__What you need to do__.
In the data that follows, find the line with "export CTS_CLUSTER_DIAMETER = 50"; transcribe it, every later line up to the one with "--- a/flow/design.v", and that line as well, exactly and with no others.

__Available data__.
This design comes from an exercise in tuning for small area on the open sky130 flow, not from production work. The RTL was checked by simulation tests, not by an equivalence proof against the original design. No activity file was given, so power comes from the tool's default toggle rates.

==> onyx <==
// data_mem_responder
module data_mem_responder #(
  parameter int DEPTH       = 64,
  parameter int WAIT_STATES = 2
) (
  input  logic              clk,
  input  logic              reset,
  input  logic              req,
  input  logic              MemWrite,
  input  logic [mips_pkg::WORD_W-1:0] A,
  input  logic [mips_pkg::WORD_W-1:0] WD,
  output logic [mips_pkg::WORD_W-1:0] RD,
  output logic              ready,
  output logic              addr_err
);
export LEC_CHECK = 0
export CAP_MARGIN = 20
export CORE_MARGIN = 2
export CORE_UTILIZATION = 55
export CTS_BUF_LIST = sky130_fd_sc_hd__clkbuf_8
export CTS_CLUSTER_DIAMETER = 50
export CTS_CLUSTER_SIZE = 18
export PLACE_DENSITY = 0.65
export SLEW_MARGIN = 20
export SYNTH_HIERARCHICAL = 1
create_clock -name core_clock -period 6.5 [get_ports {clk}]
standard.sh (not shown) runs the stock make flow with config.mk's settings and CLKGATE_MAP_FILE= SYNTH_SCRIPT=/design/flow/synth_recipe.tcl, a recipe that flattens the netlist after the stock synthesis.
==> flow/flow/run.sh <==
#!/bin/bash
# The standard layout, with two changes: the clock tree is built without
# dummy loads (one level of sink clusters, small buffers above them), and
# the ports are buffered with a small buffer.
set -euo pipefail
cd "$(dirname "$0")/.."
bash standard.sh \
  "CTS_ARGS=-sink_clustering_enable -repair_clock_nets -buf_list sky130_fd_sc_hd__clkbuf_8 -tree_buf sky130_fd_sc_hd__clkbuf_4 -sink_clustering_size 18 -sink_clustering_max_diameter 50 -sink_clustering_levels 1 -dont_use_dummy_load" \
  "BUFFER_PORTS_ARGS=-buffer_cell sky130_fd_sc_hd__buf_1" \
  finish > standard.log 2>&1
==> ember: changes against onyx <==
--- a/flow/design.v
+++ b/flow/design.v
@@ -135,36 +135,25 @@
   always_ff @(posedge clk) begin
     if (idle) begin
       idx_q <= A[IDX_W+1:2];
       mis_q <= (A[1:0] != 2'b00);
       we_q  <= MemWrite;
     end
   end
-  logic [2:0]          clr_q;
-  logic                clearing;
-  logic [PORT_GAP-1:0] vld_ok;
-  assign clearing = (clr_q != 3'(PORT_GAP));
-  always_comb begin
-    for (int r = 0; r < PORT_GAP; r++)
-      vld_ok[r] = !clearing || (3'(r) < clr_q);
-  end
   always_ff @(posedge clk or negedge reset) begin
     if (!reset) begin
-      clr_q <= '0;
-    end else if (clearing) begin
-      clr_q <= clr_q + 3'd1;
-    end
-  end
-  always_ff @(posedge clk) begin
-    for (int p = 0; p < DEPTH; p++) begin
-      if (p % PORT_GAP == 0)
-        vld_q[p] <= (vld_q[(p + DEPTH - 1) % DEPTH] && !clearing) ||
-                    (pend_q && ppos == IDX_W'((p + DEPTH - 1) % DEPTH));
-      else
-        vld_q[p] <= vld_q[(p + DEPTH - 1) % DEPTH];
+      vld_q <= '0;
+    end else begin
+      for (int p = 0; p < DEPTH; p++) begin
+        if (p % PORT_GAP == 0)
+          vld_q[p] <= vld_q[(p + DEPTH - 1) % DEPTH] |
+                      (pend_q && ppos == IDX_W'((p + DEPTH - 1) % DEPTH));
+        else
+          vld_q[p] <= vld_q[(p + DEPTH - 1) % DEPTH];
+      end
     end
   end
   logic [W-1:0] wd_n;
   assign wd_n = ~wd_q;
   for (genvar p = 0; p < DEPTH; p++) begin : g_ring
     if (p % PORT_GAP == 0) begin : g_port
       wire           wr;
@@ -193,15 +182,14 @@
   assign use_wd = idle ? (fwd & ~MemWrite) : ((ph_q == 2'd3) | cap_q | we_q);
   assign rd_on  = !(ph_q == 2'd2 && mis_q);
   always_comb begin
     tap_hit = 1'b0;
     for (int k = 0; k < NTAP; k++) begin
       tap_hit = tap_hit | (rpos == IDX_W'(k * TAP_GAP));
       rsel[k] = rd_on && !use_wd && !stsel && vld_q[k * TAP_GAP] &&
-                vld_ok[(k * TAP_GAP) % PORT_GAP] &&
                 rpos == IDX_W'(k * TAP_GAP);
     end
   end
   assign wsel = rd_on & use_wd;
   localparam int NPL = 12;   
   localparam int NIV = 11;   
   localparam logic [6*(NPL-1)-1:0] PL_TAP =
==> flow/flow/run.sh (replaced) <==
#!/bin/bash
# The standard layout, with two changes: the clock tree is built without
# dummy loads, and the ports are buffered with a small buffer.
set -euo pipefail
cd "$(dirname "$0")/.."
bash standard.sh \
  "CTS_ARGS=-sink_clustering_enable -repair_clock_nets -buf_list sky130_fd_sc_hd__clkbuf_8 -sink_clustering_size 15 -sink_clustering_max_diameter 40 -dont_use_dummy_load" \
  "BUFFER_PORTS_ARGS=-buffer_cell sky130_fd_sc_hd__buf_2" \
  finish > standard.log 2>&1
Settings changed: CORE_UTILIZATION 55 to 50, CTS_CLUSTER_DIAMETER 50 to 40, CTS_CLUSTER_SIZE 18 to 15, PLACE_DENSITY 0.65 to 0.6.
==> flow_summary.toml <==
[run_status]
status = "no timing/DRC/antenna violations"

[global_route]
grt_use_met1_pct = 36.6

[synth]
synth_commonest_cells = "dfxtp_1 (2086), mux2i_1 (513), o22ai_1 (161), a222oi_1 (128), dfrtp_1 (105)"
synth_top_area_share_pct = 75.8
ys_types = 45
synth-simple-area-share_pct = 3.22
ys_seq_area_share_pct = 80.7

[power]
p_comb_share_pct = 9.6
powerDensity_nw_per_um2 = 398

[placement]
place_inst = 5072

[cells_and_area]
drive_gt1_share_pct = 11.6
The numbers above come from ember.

__Exercise result__.
export CTS_CLUSTER_DIAMETER = 50
export CTS_CLUSTER_SIZE = 18
export PLACE_DENSITY = 0.65
export SLEW_MARGIN = 20
export SYNTH_HIERARCHICAL = 1
create_clock -name core_clock -period 6.5 [get_ports {clk}]
standard.sh (not shown) runs the stock make flow with config.mk's settings and CLKGATE_MAP_FILE= SYNTH_SCRIPT=/design/flow/synth_recipe.tcl, a recipe that flattens the netlist after the stock synthesis.
==> flow/flow/run.sh <==
#!/bin/bash
# The standard layout, with two changes: the clock tree is built without
# dummy loads (one level of sink clusters, small buffers above them), and
# the ports are buffered with a small buffer.
set -euo pipefail
cd "$(dirname "$0")/.."
bash standard.sh \
  "CTS_ARGS=-sink_clustering_enable -repair_clock_nets -buf_list sky130_fd_sc_hd__clkbuf_8 -tree_buf sky130_fd_sc_hd__clkbuf_4 -sink_clustering_size 18 -sink_clustering_max_diameter 50 -sink_clustering_levels 1 -dont_use_dummy_load" \
  "BUFFER_PORTS_ARGS=-buffer_cell sky130_fd_sc_hd__buf_1" \
  finish > standard.log 2>&1
==> ember: changes against onyx <==
--- a/flow/design.v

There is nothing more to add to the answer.